> _STUDY MATERIAL_:

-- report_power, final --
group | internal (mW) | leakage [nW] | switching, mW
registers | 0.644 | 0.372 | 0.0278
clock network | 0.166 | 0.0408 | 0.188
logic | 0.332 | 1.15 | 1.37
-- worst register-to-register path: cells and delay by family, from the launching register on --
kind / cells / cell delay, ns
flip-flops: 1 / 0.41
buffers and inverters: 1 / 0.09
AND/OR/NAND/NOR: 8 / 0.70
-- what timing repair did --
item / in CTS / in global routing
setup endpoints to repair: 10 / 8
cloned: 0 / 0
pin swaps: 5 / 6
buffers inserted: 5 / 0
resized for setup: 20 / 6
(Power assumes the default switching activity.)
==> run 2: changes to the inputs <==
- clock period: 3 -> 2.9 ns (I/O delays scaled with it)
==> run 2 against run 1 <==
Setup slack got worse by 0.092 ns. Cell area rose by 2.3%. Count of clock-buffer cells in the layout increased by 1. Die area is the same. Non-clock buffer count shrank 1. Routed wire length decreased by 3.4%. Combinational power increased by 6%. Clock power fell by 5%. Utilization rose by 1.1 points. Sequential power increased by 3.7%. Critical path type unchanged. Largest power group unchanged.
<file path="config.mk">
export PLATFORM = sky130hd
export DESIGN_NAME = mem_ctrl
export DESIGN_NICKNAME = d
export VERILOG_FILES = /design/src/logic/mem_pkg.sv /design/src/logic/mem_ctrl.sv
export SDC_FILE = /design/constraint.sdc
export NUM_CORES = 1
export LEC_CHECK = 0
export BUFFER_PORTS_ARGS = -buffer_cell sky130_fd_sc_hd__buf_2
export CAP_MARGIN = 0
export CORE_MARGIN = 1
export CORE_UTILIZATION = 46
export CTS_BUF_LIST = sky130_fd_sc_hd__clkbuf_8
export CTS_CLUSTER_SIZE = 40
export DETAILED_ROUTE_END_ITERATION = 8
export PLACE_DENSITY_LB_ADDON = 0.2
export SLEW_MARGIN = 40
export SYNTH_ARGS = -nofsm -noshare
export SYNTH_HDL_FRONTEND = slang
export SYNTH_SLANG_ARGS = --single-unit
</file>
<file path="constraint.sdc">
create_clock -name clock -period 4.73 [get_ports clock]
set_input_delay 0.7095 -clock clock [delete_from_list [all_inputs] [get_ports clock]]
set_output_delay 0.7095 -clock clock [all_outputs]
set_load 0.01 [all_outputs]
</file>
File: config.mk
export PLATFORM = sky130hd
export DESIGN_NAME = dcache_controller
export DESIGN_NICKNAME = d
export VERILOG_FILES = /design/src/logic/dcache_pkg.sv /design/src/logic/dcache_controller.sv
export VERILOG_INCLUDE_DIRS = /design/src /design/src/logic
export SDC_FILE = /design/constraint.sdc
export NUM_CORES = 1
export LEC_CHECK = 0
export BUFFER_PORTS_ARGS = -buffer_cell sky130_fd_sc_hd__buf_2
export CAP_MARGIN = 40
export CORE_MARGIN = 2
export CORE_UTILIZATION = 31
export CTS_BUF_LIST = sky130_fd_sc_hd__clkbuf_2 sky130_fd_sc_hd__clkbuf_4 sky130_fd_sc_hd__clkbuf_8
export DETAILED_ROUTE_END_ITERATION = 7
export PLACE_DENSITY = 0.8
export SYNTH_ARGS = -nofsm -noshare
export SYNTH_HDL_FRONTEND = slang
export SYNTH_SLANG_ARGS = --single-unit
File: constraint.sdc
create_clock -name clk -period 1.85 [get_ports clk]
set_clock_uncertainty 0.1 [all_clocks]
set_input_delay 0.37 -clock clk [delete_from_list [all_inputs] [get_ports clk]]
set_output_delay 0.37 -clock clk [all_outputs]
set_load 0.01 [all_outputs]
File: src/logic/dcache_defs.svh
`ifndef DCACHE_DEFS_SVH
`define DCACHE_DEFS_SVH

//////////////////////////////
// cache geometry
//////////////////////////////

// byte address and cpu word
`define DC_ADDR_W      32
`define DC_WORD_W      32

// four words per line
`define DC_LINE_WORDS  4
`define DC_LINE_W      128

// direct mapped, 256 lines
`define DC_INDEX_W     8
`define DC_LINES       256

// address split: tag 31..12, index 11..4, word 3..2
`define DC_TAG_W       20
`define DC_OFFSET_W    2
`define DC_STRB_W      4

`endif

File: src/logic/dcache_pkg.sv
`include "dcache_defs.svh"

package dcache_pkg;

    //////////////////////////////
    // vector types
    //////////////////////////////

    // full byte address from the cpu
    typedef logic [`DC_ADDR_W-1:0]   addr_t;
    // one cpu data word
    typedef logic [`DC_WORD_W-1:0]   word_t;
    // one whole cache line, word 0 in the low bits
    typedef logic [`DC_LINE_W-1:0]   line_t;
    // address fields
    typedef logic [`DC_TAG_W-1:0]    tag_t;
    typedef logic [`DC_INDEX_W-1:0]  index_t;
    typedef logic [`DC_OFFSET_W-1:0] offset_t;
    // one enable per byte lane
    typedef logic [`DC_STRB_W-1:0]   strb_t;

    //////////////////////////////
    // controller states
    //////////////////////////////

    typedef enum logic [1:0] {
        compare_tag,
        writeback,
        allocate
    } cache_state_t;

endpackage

> _PROBLEM_: Start to finish, copy the records above with no differences.

> _THE COMPLETED TASK_:
-- report_power, final --
group | internal (mW) | leakage [nW] | switching, mW
registers | 0.644 | 0.372 | 0.0278
clock network | 0.166 | 0.0408 | 0.188
logic | 0.332 | 1.15 | 1.37
-- worst register-to-register path: cells and delay by family, from the launching register on --
kind / cells / cell delay, ns
flip-flops: 1 / 0.41
buffers and inverters: 1 / 0.09
AND/OR/NAND/NOR: 8 / 0.70
-- what timing repair did --
item / in CTS / in global routing
setup endpoints to repair: 10 / 8
cloned: 0 / 0
pin swaps: 5 / 6
buffers inserted: 5 / 0
resized for setup: 20 / 6
(Power assumes the default switching activity.)
==> run 2: changes to the inputs <==
- clock period: 3 -> 2.9 ns (I/O delays scaled with it)
==> run 2 against run 1 <==
Setup slack got worse by 0.092 ns. Cell area rose by 2.3%. Count of clock-buffer cells in the layout increased by 1. Die area is the same. Non-clock buffer count shrank 1. Routed wire length decreased by 3.4%. Combinational power increased by 6%. Clock power fell by 5%. Utilization rose by 1.1 points. Sequential power increased by 3.7%. Critical path type unchanged. Largest power group unchanged.
<file path="config.mk">
export PLATFORM = sky130hd
export DESIGN_NAME = mem_ctrl
export DESIGN_NICKNAME = d
export VERILOG_FILES = /design/src/logic/mem_pkg.sv /design/src/logic/mem_ctrl.sv
export SDC_FILE = /design/constraint.sdc
export NUM_CORES = 1
export LEC_CHECK = 0
export BUFFER_PORTS_ARGS = -buffer_cell sky130_fd_sc_hd__buf_2
export CAP_MARGIN = 0
export CORE_MARGIN = 1
export CORE_UTILIZATION = 46
export CTS_BUF_LIST = sky130_fd_sc_hd__clkbuf_8
export CTS_CLUSTER_SIZE = 40
export DETAILED_ROUTE_END_ITERATION = 8
export PLACE_DENSITY_LB_ADDON = 0.2
export SLEW_MARGIN = 40
export SYNTH_ARGS = -nofsm -noshare
export SYNTH_HDL_FRONTEND = slang
export SYNTH_SLANG_ARGS = --single-unit
</file>
<file path="constraint.sdc">
create_clock -name clock -period 4.73 [get_ports clock]
set_input_delay 0.7095 -clock clock [delete_from_list [all_inputs] [get_ports clock]]
set_output_delay 0.7095 -clock clock [all_outputs]
set_load 0.01 [all_outputs]
</file>
File: config.mk
export PLATFORM = sky130hd
export DESIGN_NAME = dcache_controller
export DESIGN_NICKNAME = d
export VERILOG_FILES = /design/src/logic/dcache_pkg.sv /design/src/logic/dcache_controller.sv
export VERILOG_INCLUDE_DIRS = /design/src /design/src/logic
export SDC_FILE = /design/constraint.sdc
export NUM_CORES = 1
export LEC_CHECK = 0
export BUFFER_PORTS_ARGS = -buffer_cell sky130_fd_sc_hd__buf_2
export CAP_MARGIN = 40
export CORE_MARGIN = 2
export CORE_UTILIZATION = 31
export CTS_BUF_LIST = sky130_fd_sc_hd__clkbuf_2 sky130_fd_sc_hd__clkbuf_4 sky130_fd_sc_hd__clkbuf_8
export DETAILED_ROUTE_END_ITERATION = 7
export PLACE_DENSITY = 0.8
export SYNTH_ARGS = -nofsm -noshare
export SYNTH_HDL_FRONTEND = slang
export SYNTH_SLANG_ARGS = --single-unit
File: constraint.sdc
create_clock -name clk -period 1.85 [get_ports clk]
set_clock_uncertainty 0.1 [all_clocks]
set_input_delay 0.37 -clock clk [delete_from_list [all_inputs] [get_ports clk]]
set_output_delay 0.37 -clock clk [all_outputs]
set_load 0.01 [all_outputs]
File: src/logic/dcache_defs.svh
`ifndef DCACHE_DEFS_SVH
`define DCACHE_DEFS_SVH

//////////////////////////////
// cache geometry
//////////////////////////////

// byte address and cpu word
`define DC_ADDR_W      32
`define DC_WORD_W      32

// four words per line
`define DC_LINE_WORDS  4
`define DC_LINE_W      128

// direct mapped, 256 lines
`define DC_INDEX_W     8
`define DC_LINES       256

// address split: tag 31..12, index 11..4, word 3..2
`define DC_TAG_W       20
`define DC_OFFSET_W    2
`define DC_STRB_W      4

`endif

File: src/logic/dcache_pkg.sv
`include "dcache_defs.svh"

package dcache_pkg;

    //////////////////////////////
    // vector types
    //////////////////////////////

    // full byte address from the cpu
    typedef logic [`DC_ADDR_W-1:0]   addr_t;
    // one cpu data word
    typedef logic [`DC_WORD_W-1:0]   word_t;
    // one whole cache line, word 0 in the low bits
    typedef logic [`DC_LINE_W-1:0]   line_t;
    // address fields
    typedef logic [`DC_TAG_W-1:0]    tag_t;
    typedef logic [`DC_INDEX_W-1:0]  index_t;
    typedef logic [`DC_OFFSET_W-1:0] offset_t;
    // one enable per byte lane
    typedef logic [`DC_STRB_W-1:0]   strb_t;

    //////////////////////////////
    // controller states
    //////////////////////////////

    typedef enum logic [1:0] {
        compare_tag,
        writeback,
        allocate
    } cache_state_t;

endpackage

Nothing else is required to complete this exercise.